本发明提供的技术方案中,通过室内温度传感器采集目标区域的室内温度,得到室内温度数据,同时,通过室外温度传感器采集目标区域外的室外温度,得到室外温度数据;对室内温度数据以及室外温度数据进行体感温度分析,生成目标体感温度;通过预置的人体红外传感器对目标区域的人员进行人体红外数据采集,得到人体红外数据集合,并通过人体红外数据集合生成平均体感温度;通过平均体感温度以及目标体感温度对中央空调进行第一控制参数计算,生成第一控制参数;通过预置的光照传感器对目标区域进行光照参数采集,得到光照参数集合,并通过光照参数集合对目标区域进行光照强度分析,生成目标光照强度;通过目标光照强度对中央空调进行第二控制参数计算,生成第二控制参数;通过第一控制参数以及第二控制参数对中央空调进行控制策略生成,得到目标控制策略,并通过目标控制策略对所述中央空调进行控制。

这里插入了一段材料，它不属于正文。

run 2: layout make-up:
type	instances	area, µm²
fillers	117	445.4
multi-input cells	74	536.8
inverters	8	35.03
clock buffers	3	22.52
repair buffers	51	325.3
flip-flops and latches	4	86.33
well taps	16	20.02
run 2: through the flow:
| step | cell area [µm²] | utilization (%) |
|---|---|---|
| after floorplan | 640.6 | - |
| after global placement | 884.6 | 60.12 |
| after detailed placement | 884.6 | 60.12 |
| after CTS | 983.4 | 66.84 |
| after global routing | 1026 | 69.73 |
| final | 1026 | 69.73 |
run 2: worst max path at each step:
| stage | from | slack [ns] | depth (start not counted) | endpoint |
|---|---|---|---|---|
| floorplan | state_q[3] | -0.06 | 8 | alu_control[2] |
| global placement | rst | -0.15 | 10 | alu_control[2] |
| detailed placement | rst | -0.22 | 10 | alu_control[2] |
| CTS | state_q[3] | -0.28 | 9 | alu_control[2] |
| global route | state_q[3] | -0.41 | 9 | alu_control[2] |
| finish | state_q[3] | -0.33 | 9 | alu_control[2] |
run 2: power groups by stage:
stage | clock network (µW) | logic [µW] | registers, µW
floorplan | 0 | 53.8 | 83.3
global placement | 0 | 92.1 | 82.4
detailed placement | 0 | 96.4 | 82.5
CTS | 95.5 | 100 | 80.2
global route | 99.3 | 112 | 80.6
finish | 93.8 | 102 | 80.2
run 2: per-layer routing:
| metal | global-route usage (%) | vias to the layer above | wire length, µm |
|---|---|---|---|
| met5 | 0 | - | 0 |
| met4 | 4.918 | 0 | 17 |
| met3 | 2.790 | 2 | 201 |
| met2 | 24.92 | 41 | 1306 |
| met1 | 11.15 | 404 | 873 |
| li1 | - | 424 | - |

在本发明方案中,通过对室内温度数据、室外温度数据以及光照强度数据的分析和计算,可以根据实际需求调整中央空调的控制参数。通过合理的调整空调功率、风速、温度设定点以及循环模式,实现对能源的有效利用和节约,从而降低能耗和运行成本。通过对体感温度的分析和计算,结合人体红外数据的采集和平均体感温度的计算,可以更准确地了解目标区域内的实际感受温度。通过对中央空调的控制参数进行调整,可以提供更加舒适的室内环境,满足人们的需求和偏好。该方案通过传感器和数据分析的结合,实现对中央空调的智能自动化控制。通过自动采集和分析温度、光照和人体红外数据,生成相应的控制参数和策略,减少人工干预,提高***的智能化水平和运行效率。通过对光照强度、温度和人体红外数据的综合分析,该方案可以实现对空调控制参数的精细化调整。根据不同的环境条件和使用需求,调整空调功率、风速、温度设定点和循环模式等参数,使得空调***更加符合实际需求,提高控制精度和效果。
附图说明
图1为本发明实施例中中央空调节能运行控制方法的一个实施例示意图;
图2为本发明实施例中对中央空调进行第一控制参数计算的流程图;
图3为本发明实施例中对中央空调进行第一控制参数计算的流程图;
图4为本发明实施例中对中央空调进行第二控制参数计算的流程图;
图5为本发明实施例中中央空调节能运行控制***的一个实施例示意图;
图6为本发明实施例中中央空调节能运行控制设备的一个实施例示意图。
具体实施方式
本发明实施例提供了一种中央空调节能运行控制***及控制方法,用于提高中央空调节能运行控制的准确率。本发明的说明书和权利要求书及上述附图中的术语“第一”、“第二”、“第三”、“第四”等(如果存在)是用于区别类似的对象,而不必用于描述特定的顺序或先后次序。应该理解这样使用的数据在适当情况下可以互换,以便这里描述的实施例能够以除了在这里图示或描述的内容以外的顺序实施。此外,术语“包括”或“具有”及其任何变形,意图在于覆盖不排他的包含,例如,包含了一系列步骤或单元的过程、方法、***、产品或设备不必限于清楚地列出的那些步骤或单元,而是可包括没有清楚地列出的或对于这些过程、方法、产品或设备固有的其它步骤或单元。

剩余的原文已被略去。